On the House side of the Capitol, Representative J. J. Kindred of New York proposed placing an explanation of Einstein’s theories in the Congressional Record. David Walsh of Massachusetts rose to object. Did Kindred understand the theory? “I have been earnestly busy with this theory for three weeks,” he replied, “and am beginning to see some light.” But what relevance, he was asked, did it have to the business of Congress? “It may bear upon the legislation of the future as to general relations with the cosmos.”

Such discourse made it inevitable that, when Einstein went with a group to the White House on April 25, President Warren G. Harding would be faced with the question of whether he understood relativity. As the group posed for cameras, President Harding smiled and confessed that he did not comprehend the theory at all. The Washington Post carried a cartoon showing him puzzling over a paper titled “Theory of Relativity” while Einstein puzzled over one on the “Theory of Normalcy,” which was the name Harding gave to his governing philosophy . The New York Times ran a page 1 headline: “Einstein Idea Puzzles Harding, He Admits.”

At a reception in the National Academy of Sciences on Constitution Avenue (which now boasts the world’s most interesting statue of Einstein, a twelve-foot-high full-length bronze figure of him reclining), 43he listened to long speeches from various honorees, including Prince Albert I of Monaco, who was an avid oceanographer, a North Carolina scholar of hookworms, and a man who had invented a solar stove. As the evening droned on, Einstein turned to a Dutch diplomat seated next to him and said, “I’ve just developed a new theory of eternity.” 44

By the time Einstein reached Chicago, where he gave three lectures and played violin at a dinner party, he had become more adept at answering irksome questions, particularly the most frequent one, which was sparked by the fanciful New York Times headline after the 1919 eclipse that only twelve people could understand his theory.

“Is it true only twelve great minds can understand your theory?” the reporter from the Chicago Herald and Examiner asked.

“No, no,” Einstein replied with a smile. “I think the majority of scientists who have studied it can understand it.”

He then proceeded to try to explain it to the reporter by using his metaphor about how the universe would look to a two-dimensional creature who spent its life moving on a surface of what turned out to be a globe. “It could travel for millions of years and would always return to its starting point,” said Einstein. “It would never be conscious of what was above it or beneath it.”

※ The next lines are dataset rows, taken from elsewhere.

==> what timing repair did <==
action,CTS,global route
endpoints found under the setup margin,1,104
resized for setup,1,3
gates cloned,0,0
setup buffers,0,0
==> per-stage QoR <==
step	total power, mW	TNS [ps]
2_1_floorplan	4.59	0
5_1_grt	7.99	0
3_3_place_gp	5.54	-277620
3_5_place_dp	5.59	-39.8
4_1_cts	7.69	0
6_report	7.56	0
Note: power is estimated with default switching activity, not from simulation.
## config.mk

```make
export PLATFORM = sky130hd
export DESIGN_NAME = text_line_wrap_indexer
export DESIGN_NICKNAME = d
export VERILOG_FILES = /design/src/rtl/tlwi_pkg.sv /design/src/rtl/tlwi_core.sv /design/src/rtl/text_line_wrap_indexer.sv
export SDC_FILE = /design/constraint.sdc
export NUM_CORES = 1
export LEC_CHECK = 0
export BUFFER_PORTS_ARGS = -buffer_cell sky130_fd_sc_hd__buf_4
export CAP_MARGIN = 25
export CORE_UTILIZATION = 28
export DETAILED_ROUTE_END_ITERATION = 10
export HOLD_SLACK_MARGIN = 0.03
export PLACE_DENSITY = 0.45
export SKIP_CTS_REPAIR_TIMING = 1
export SYNTH_ARGS = -nofsm -noshare
export SYNTH_HDL_FRONTEND = slang
export SYNTH_SLANG_ARGS = --single-unit
```

## constraint.sdc

```tcl
create_clock -name i_clk -period 4.1 [get_ports i_clk]
set_clock_uncertainty 0.15 [all_clocks]
set_input_delay 0.41 -clock i_clk [delete_from_list [all_inputs] [get_ports i_clk]]
set_output_delay 0.41 -clock i_clk [all_outputs]
set_load 0.03 [all_outputs]
```
File: src/flat_wrapper.sv
// flat-port wrapper written by rule: the top's interface ports become plain ports
module signed_frame_parser_flat import sfp_pkg::*;
  (clk, arst_n, cfg_we, cfg_index, cfg_wdata, byte_ch_valid, byte_ch_data_byte, byte_ch_frame_last, byte_ch_ready, result_ch_valid, result_ch_byte_out, result_ch_section, result_ch_section_offset, result_ch_frame_done, result_ch_status, result_ch_ready);
  sfp_byte_if byte_ch_i ();
  sfp_result_if result_ch_i ();
  input  logic clk;
  input  logic arst_n;
  input  logic cfg_we;
  input  logic [1:0] cfg_index;
  input  logic [31:0] cfg_wdata;
  input wire logic [$bits(byte_ch_i.valid)-1:0] byte_ch_valid;
  input wire logic [$bits(byte_ch_i.data_byte)-1:0] byte_ch_data_byte;
  input wire logic [$bits(byte_ch_i.frame_last)-1:0] byte_ch_frame_last;
  output wire logic [$bits(byte_ch_i.ready)-1:0] byte_ch_ready;
  output wire logic [$bits(result_ch_i.valid)-1:0] result_ch_valid;
  output wire logic [$bits(result_ch_i.byte_out)-1:0] result_ch_byte_out;
  output wire logic [$bits(result_ch_i.section)-1:0] result_ch_section;
  output wire logic [$bits(result_ch_i.section_offset)-1:0] result_ch_section_offset;
  output wire logic [$bits(result_ch_i.frame_done)-1:0] result_ch_frame_done;
  output wire logic [$bits(result_ch_i.status)-1:0] result_ch_status;
  input wire logic [$bits(result_ch_i.ready)-1:0] result_ch_ready;
  assign byte_ch_i.valid = byte_ch_valid;
  assign byte_ch_i.data_byte = byte_ch_data_byte;
  assign byte_ch_i.frame_last = byte_ch_frame_last;
  assign byte_ch_ready = byte_ch_i.ready;
  assign result_ch_valid = result_ch_i.valid;
  assign result_ch_byte_out = result_ch_i.byte_out;
  assign result_ch_section = result_ch_i.section;
  assign result_ch_section_offset = result_ch_i.section_offset;
  assign result_ch_frame_done = result_ch_i.frame_done;
  assign result_ch_status = result_ch_i.status;
  assign result_ch_i.ready = result_ch_ready;
  signed_frame_parser u_core (.clk(clk), .arst_n(arst_n), .byte_ch(byte_ch_i), .result_ch(result_ch_i), .cfg_we(cfg_we), .cfg_index(cfg_index), .cfg_wdata(cfg_wdata));
endmodule
File: config.mk
export PLATFORM = sky130hd
export DESIGN_NAME = signed_frame_parser_flat
export DESIGN_NICKNAME = d
export VERILOG_FILES = /design/src/hdl/sfp_pkg.sv /design/src/hdl/sfp_if.sv /design/src/hdl/sfp_cfg.sv /design/src/hdl/sfp_core.sv /design/src/hdl/signed_frame_parser.sv /design/src/flat_wrapper.sv
export VERILOG_INCLUDE_DIRS = /design/src /design/src/hdl
export SDC_FILE = /design/constraint.sdc
export NUM_CORES = 1
export LEC_CHECK = 0
export BUFFER_PORTS_ARGS = -buffer_cell sky130_fd_sc_hd__clkbuf_2
export CAP_MARGIN = 15
export CORE_ASPECT_RATIO = 2
export CORE_UTILIZATION = 40
export CTS_CLUSTER_DIAMETER = 80
export DETAILED_ROUTE_END_ITERATION = 8
export SKIP_CTS_REPAIR_TIMING = 1
export SYNTH_ARGS = -nofsm -noshare
export SYNTH_HDL_FRONTEND = slang
export SYNTH_SLANG_ARGS = --single-unit
export TNS_END_PERCENT = 10
File: constraint.sdc
create_clock -name clk -period 16.3 [get_ports clk]
set_clock_uncertainty 0.1 [all_clocks]
set_input_delay 3.26 -clock clk [delete_from_list [all_inputs] [get_ports clk]]
set_output_delay 3.26 -clock clk [all_outputs]
set_load 0.03 [all_outputs]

The reporter, being a good Chicago newspaperman, was able to spin a glorious tale, written in the third person, about the depths of his own confusion. “When the reporter came to he was vainly trying to light a three-dimensional cigarette with a three-dimensional match,” the story concluded. “It began to trickle into his brain that the two-dimensional organism referred to was himself, and far from being the 13th Great Mind to comprehend the theory he was condemned henceforth to be one of the Vast Majority who live on Main Street and ride in Fords.” 45

When a reporter from the rival Tribune asked him the same question about only twelve people being able to understand his theory, Einstein again denied it. “Everywhere I go, someone asks me that question,” he said. “It’s absurd. Anyone who has had sufficient training in science can readily understand the theory.” But this time Einstein made no attempt to explain it, nor did the reporter. “The Tribune regrets to inform its readers that it will be unable to present to them Einstein’s theory of relativity,” the article began. “After the professor explained that the most incidental discussion of the question would take from three to four hours, it was decided to confine the interview to other things.” 46

Einstein went on to Princeton, where he delivered a weeklong series of scientific lectures and received an honorary degree “for voyaging through strange seas of thought.” Not only did he get a nice fee for the lectures (though apparently not the $15,000 he had originally sought), he also negotiated a deal while there that Princeton could publish his lectures as a book from which he would get a 15 percent royalty. 47

At the behest of Princeton’s president, all of Einstein’s lectures were very technical. They included more than 125 complex equations that he scribbled on the blackboard while speaking in German. As one student admitted to a reporter, “I sat in the balcony, but he talked right over my head anyway.” 48

At a party following one of these lectures, Einstein uttered one of his most memorable and self-revealing quotes. Someone excitedly informed him that word had just arrived of a new set of experiments improving on the Michelson-Morley technique that seemed to show that the ether existed and the speed of light was variable. Einstein simply refused to accept it. He knew that his theory was correct. And so he calmly responded, “Subtle is the Lord, but malicious he is not.”*

The mathematics professor Oswald Veblen, who was standing there, heard the remark and, when a new math building was built a decade later, asked Einstein for the right to carve the words on the stone mantel of the fireplace in the common room. Einstein happily sent back his approval and further explained to Veblen what he had meant: “Nature hides her secret because of her essential loftiness, but not by means of ruse.” 49

The building, neatly enough, later became the temporary home of the Institute for Advanced Study, and Einstein would have an office there when he immigrated to Princeton in 1933. Near the end of his life, he was in front of the fireplace at a retirement party for the mathematician Hermann Weyl, a friend who had followed him from Germany to Princeton when the Nazis took power. Alluding to his frustration with the uncertainties of quantum mechanics, Einstein nodded to the quote and lamented to Weyl, “Who knows, perhaps He is a little malicious.” 50

Einstein seemed to like Princeton. “Young and fresh,” he called it. “A pipe as yet unsmoked.” 51For a man who was invariably fondling new briar pipes, this was a compliment. It would not be a surprise, a dozen years hence, that he would decide to move there permanently.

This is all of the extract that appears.